Status: Directional only — treat as hypothesis. Northbeam is a paid measurement vendor with incentive to make paid ads look necessary. The $18-35 CAC range is a reasonable starting hypothesis for DTC beauty, but Piqki's actual CAC will be determined by April testing (see creative testing system). These benchmarks set the decision table; they do not guarantee Piqki will hit them.

[6] ManyChat "Comment [keyword] → DM link" strategy

Source: SBS workshop [1] + widely documented DTC practitioner methodology. ManyChat is the standard implementation tool (manychat.com).
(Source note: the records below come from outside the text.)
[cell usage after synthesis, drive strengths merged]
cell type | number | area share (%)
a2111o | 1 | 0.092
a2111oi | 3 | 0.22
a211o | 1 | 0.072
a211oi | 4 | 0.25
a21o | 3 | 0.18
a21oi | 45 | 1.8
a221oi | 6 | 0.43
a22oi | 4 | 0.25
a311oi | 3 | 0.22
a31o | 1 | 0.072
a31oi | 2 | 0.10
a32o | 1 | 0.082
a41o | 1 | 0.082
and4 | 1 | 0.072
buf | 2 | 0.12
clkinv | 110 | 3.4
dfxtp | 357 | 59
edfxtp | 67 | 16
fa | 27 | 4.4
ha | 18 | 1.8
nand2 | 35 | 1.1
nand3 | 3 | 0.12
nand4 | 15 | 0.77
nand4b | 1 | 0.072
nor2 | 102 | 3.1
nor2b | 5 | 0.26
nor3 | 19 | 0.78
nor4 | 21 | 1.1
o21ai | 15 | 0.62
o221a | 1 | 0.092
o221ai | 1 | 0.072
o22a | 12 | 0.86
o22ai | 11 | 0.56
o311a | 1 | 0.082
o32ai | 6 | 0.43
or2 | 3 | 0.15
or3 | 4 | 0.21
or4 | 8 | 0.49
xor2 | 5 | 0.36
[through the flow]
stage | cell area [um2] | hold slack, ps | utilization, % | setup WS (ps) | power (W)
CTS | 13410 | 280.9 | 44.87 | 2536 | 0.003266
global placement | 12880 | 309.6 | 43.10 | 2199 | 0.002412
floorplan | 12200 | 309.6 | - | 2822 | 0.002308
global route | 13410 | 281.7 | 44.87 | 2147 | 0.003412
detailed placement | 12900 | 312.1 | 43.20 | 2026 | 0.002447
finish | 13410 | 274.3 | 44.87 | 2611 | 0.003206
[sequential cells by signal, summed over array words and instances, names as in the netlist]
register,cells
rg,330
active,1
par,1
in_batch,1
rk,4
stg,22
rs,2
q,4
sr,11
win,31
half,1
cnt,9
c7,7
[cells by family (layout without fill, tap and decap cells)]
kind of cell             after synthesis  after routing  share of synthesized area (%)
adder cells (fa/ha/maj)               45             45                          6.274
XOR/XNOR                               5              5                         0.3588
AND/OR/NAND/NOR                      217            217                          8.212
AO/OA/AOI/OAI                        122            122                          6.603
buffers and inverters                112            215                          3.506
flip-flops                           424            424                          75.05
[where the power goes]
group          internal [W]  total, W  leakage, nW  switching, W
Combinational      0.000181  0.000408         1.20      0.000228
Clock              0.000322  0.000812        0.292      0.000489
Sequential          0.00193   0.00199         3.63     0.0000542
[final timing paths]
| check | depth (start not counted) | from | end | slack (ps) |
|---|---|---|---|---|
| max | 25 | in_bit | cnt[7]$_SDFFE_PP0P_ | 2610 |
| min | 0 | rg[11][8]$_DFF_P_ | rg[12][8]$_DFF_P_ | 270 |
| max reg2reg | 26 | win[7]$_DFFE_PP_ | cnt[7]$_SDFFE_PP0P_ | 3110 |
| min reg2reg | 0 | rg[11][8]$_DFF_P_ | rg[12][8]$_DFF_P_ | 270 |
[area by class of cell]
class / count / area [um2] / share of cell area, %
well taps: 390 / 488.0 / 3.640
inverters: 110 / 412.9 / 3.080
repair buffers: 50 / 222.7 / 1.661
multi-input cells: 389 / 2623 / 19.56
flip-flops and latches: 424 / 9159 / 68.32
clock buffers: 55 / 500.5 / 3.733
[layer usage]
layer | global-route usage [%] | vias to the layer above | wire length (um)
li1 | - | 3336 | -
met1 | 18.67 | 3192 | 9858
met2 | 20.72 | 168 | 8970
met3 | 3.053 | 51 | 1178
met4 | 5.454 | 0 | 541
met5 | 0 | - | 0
Status: Validated in practice — ManyChat keyword triggers are used by hundreds of DTC brands and are documented to increase click-through rates vs. static "link in bio" by reducing friction. No Piqki-specific data yet. The mechanism is sound: lower friction → higher conversion. Actual performance will be validated in April testing.

[7] Press-on nail market — competitor pricing and positioning data

Source: Direct price research on Glamnetic (glamnetic.com), Olive & June (oliveandjune.com), Chillhouse (chillhouse.com), Kiss (Amazon and retail), conducted Feb 2026.

Status: Current as of Feb 2026. Prices shift — re-verify before any external-facing claims.